Funny when Pesto was younger she was laying too much and the vet I go to said if she continues to keep it up she would give her a shot of something to slow her down but I do remember 1 time when she laid 3 eggs, weird or what? She hasn't laid an egg in about 6years so I am happy about that. 
I would ask Treesa about some possible sign of egg binding and keep an eye on her. Or if you take her to an avian vet they could take an xray to see if there is another one inside. 

Good Luck
Cindy (Naturegirl)


----------



## TerriB (Nov 16, 2003)

naturegirl said:


> ...the vet I go to said if she continues to keep it up she would give her a shot of something to slow her down...Cindy (Naturegirl)


If your vet was referring to Lupron, I did some research on this product a while back and found an article that said the product does not work on pigeons. Has anyone had experience with Lupron or other drugs to control egg laying in pigeons?


----------



## Reti (Jul 20, 2003)

Usually the Lupron works, but there are always exceptions, of course.
My vet suggested it when Whitney was laying the shelless eggs, but then we opted for a hysterectomy.
We have a pigeon now on Lupron at the clinic, so far it works.

Reti


----------



## TerriB (Nov 16, 2003)

Reti said:


> Usually the Lupron works, but there are always exceptions, of course.
> Reti


I appreciate the information, Reti!
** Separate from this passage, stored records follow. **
### src/wacs_pkg.sv
// ----------------------------------------------------------------------------
// wacs_pkg: shared constants and helpers for the window address sequencer
// Display memory geometry, command byte codes, request kinds and the small
// wrap-around helpers used when the cursor moves inside the write window.
// ----------------------------------------------------------------------------
`default_nettype none

package wacs_pkg;

  // display memory geometry
  localparam int MEM_COLUMNS = 132;
  localparam int MEM_PAGES   = 8;

  // field widths
  localparam int ColW  = 8;
  localparam int PageW = 3;
  localparam int ByteW = 8;
  localparam int CfgIdxW = 8;
  localparam int CfgDataW = 8;

  // command byte bases and masks
  localparam logic [7:0] CMD_PAGE     = 8'hB0;
  localparam logic [7:0] CMD_COL_HIGH = 8'h10;
  localparam logic [7:0] CMD_COL_LOW  = 8'h00;
  localparam logic [7:0] NIBBLE_MASK  = 8'h0F;
  localparam logic [7:0] PAGE_MASK    = 8'h07;

  // request kinds
  typedef enum logic {
    REQ_PIXEL   = 1'b0,
    REQ_RESTART = 1'b1
  } req_type_t;

  // configuration register indexes
  localparam logic [CfgIdxW-1:0] REG_START_COLUMN = 8'd0;
  localparam logic [CfgIdxW-1:0] REG_END_COLUMN   = 8'd1;
  localparam logic [CfgIdxW-1:0] REG_START_PAGE   = 8'd2;
  localparam logic [CfgIdxW-1:0] REG_END_PAGE     = 8'd3;

  // reduce a column value below twice the memory width to below the memory width
  function automatic logic [ColW-1:0] col_mod(input logic [ColW:0] c);
    logic [ColW:0] d;
    d = c - (ColW+1)'(MEM_COLUMNS);
    if (c >= (ColW+1)'(MEM_COLUMNS)) begin
      return d[ColW-1:0];
    end
    return c[ColW-1:0];
  endfunction

  // reduce a page value below twice the page count to below the page count
  function automatic logic [PageW-1:0] page_mod(input logic [PageW:0] p);
    logic [PageW:0] d;
    d = p - (PageW+1)'(MEM_PAGES);
    if (p >= (PageW+1)'(MEM_PAGES)) begin
      return d[PageW-1:0];
    end
    return p[PageW-1:0];
  endfunction

endpackage

`default_nettype wire

### src/window_address_command_sequencer_top.sv
// ----------------------------------------------------------------------------
// window_address_command_sequencer_top: window addressing for a paged display
// Turns pixel bytes and restart requests into controller command and data
// bytes, keeping a cursor that walks the write window page by page.
// ----------------------------------------------------------------------------
// Usage
//   in_*  : requests; in_tuser is the kind (0 pixel, 1 restart), in_tdata
//           the pixel byte. A transfer happens when in_tvalid && in_tready.
//   out_* : controller bytes; out_tuser = 1 marks a command byte, out_tlast
//           marks the last byte caused by one request.
//   cfg_* : window registers (0 start column, 1 end column, 2 start page,
//           3 end page), always ready; user writes only while idle (unchecked).
// Timing and throughput
//   The first byte of a request shows on out_* the cycle after its transfer.
//   A request yields 1, 3 or 4 bytes and the output drains one byte per
//   cycle while out_tready is high; a plain pixel byte flows at one per
//   cycle when out_tready stays high. The single output byte buffer lets
//   the next request load while the last byte of the current one is taken.
// Reset
//   rst_n low clears the cursor, pending wrap and output buffer and loads
//   the window registers with 0, 131, 0 and 0.
// Stall
//   With out_tready low the current byte holds and in_tready stays low;
//   in_tready is high only with the buffer empty or its last byte taken.
// ----------------------------------------------------------------------------
`default_nettype none

module window_address_command_sequencer_top (
  input  wire logic       clk,
  input  wire logic       rst_n,
  // request channel
  input  wire logic       in_tvalid,
  output logic            in_tready,
  input  wire logic [7:0] in_tdata,   // [7:0] pixel_byte
  input  wire logic       in_tuser,   // [0] req_type
  // byte channel
  output logic            out_tvalid,
  input  wire logic       out_tready,
  output logic [7:0]      out_tdata,  // [7:0] out_byte
  output logic            out_tuser,  // [0] is_command
  output logic            out_tlast,  // last_of_run
  // configuration channel
  input  wire logic       cfg_valid,
  output logic            cfg_ready,
  input  wire logic [7:0] cfg_index,
  input  wire logic [7:0] cfg_data
);

  localparam int ColW  = wacs_pkg::ColW;
  localparam int PageW = wacs_pkg::PageW;

  // window registers
  logic [ColW-1:0]  start_col_r, end_col_r;
  logic [PageW-1:0] start_page_r, end_page_r;

  // cursor state
  logic [ColW-1:0]  column_pos_r, column_pos_nxt;
  logic [PageW-1:0] page_pos_r, page_pos_nxt;
  logic             wrap_r, wrap_nxt;

  // output byte buffer
  logic             busy_r;
  logic [1:0]       idx_r, last_idx_r, last_idx_nxt;
  logic [7:0]       byte_r [4];
  logic             cmd_r  [4];
  logic [7:0]       byte_nxt [4];
  logic             cmd_nxt  [4];

  logic             in_fire, out_fire, at_last;
  logic             is_restart;
  logic [ColW-1:0]  base_col, col_inc, end_col_p1;
  logic [PageW-1:0] base_page, page_inc, end_page_p1;
  logic [7:0]       page_cmd, low_cmd, high_cmd;

  // handshakes
  assign cfg_ready  = 1'b1;
  assign at_last    = (idx_r == last_idx_r);
  assign out_tvalid = busy_r;
  assign out_fire   = busy_r && out_tready;
  assign in_tready  = !busy_r || (out_tready && at_last);
  assign in_fire    = in_tvalid && in_tready;
  assign is_restart = (in_tuser == wacs_pkg::REQ_RESTART);

  // output fields from the buffer
  assign out_tdata = byte_r[idx_r];
  assign out_tuser = cmd_r[idx_r];
  assign out_tlast = at_last;

  // next page inside the window, wrapping back to the start page
  always_comb begin
    page_inc    = wacs_pkg::page_mod({1'b0, page_pos_r} + 4'd1);
    end_page_p1 = wacs_pkg::page_mod(
                    {1'b0, wacs_pkg::page_mod({1'b0, end_page_r})} + 4'd1);
    if (page_inc == end_page_p1) begin
      page_inc = wacs_pkg::page_mod({1'b0, start_page_r});
    end
  end

  // cursor position the request's bytes refer to
  always_comb begin
    if (is_restart || wrap_r) begin
      base_col = wacs_pkg::col_mod({1'b0, start_col_r});
    end else begin
      base_col = column_pos_r;
    end
    if (is_restart) begin
      base_page = wacs_pkg::page_mod({1'b0, start_page_r});
    end else if (wrap_r) begin
      base_page = page_inc;
    end else begin
      base_page = page_pos_r;
    end
  end

  // column step after a data byte and the wrap test
  assign col_inc    = wacs_pkg::col_mod({1'b0, base_col} + 9'd1);
  assign end_col_p1 = wacs_pkg::col_mod(
                        {1'b0, wacs_pkg::col_mod({1'b0, end_col_r})} + 9'd1);

  // positioning command bytes
  assign page_cmd = wacs_pkg::CMD_PAGE | ({5'd0, base_page} & wacs_pkg::PAGE_MASK);
  assign low_cmd  = wacs_pkg::CMD_COL_LOW | (base_col & wacs_pkg::NIBBLE_MASK);
  assign high_cmd = wacs_pkg::CMD_COL_HIGH | ({4'd0, base_col[7:4]} & wacs_pkg::NIBBLE_MASK);

  // buffer contents and next cursor for an accepted request
  always_comb begin
    byte_nxt[0] = page_cmd;
    byte_nxt[1] = low_cmd;
    byte_nxt[2] = high_cmd;
    byte_nxt[3] = in_tdata;
    cmd_nxt[0]  = 1'b1;
    cmd_nxt[1]  = 1'b1;
    cmd_nxt[2]  = 1'b1;
    cmd_nxt[3]  = 1'b0;
    last_idx_nxt   = 2'd3;
    column_pos_nxt = col_inc;
    page_pos_nxt   = base_page;
    wrap_nxt       = (col_inc == end_col_p1);
    if (is_restart) begin
      last_idx_nxt   = 2'd2;
      column_pos_nxt = base_col;
      wrap_nxt       = 1'b0;
    end else if (!wrap_r) begin
      // plain data byte only
      byte_nxt[0]  = in_tdata;
      cmd_nxt[0]   = 1'b0;
      last_idx_nxt = 2'd0;
    end
  end

  // control, cursor and window registers
  always_ff @(posedge clk) begin
    if (!rst_n) begin
      busy_r       <= 1'b0;
      idx_r        <= 2'd0;
      last_idx_r   <= 2'd0;
      column_pos_r <= '0;
      page_pos_r   <= '0;
      wrap_r       <= 1'b0;
      start_col_r  <= 8'd0;
      end_col_r    <= 8'd131;
      start_page_r <= 3'd0;
      end_page_r   <= 3'd0;
    end else begin
      if (in_fire) begin
        busy_r       <= 1'b1;
        idx_r        <= 2'd0;
        last_idx_r   <= last_idx_nxt;
        column_pos_r <= column_pos_nxt;
        page_pos_r   <= page_pos_nxt;
        wrap_r       <= wrap_nxt;
      end else if (out_fire) begin
        if (at_last) begin
          busy_r <= 1'b0;
        end else begin
          idx_r <= idx_r + 2'd1;
        end
      end
      if (cfg_valid && cfg_ready) begin
        case (cfg_index)
          wacs_pkg::REG_START_COLUMN: start_col_r  <= cfg_data;
          wacs_pkg::REG_END_COLUMN:   end_col_r    <= cfg_data;
          wacs_pkg::REG_START_PAGE:   start_page_r <= cfg_data[PageW-1:0];
          wacs_pkg::REG_END_PAGE:     end_page_r   <= cfg_data[PageW-1:0];
          default: ;
        endcase
      end
    end
  end

  // byte buffer payload
  always_ff @(posedge clk) begin
    if (in_fire) begin
      for (int i = 0; i < 4; i++) begin
        byte_r[i] <= byte_nxt[i];
        cmd_r[i]  <= cmd_nxt[i];
      end
    end
  end

endmodule

`default_nettype wire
Good to know that is still an option.


----------



## Ginger (Aug 18, 2005)

*Following on my original topic*

Well, every thing is fine after all. She layed that one egg and then abandonned it. 

A week or so later, she laid two eggs again and every thing seemed fine. I suspect some thing disrupted her laying habit and she just got confused.

She usually always lays in her nest but this time she had laid in another area and I think that moving the egg to her cage did not make her realise it was hers.

Any way, I am glad to say that every thing is fine with my little girl!


----------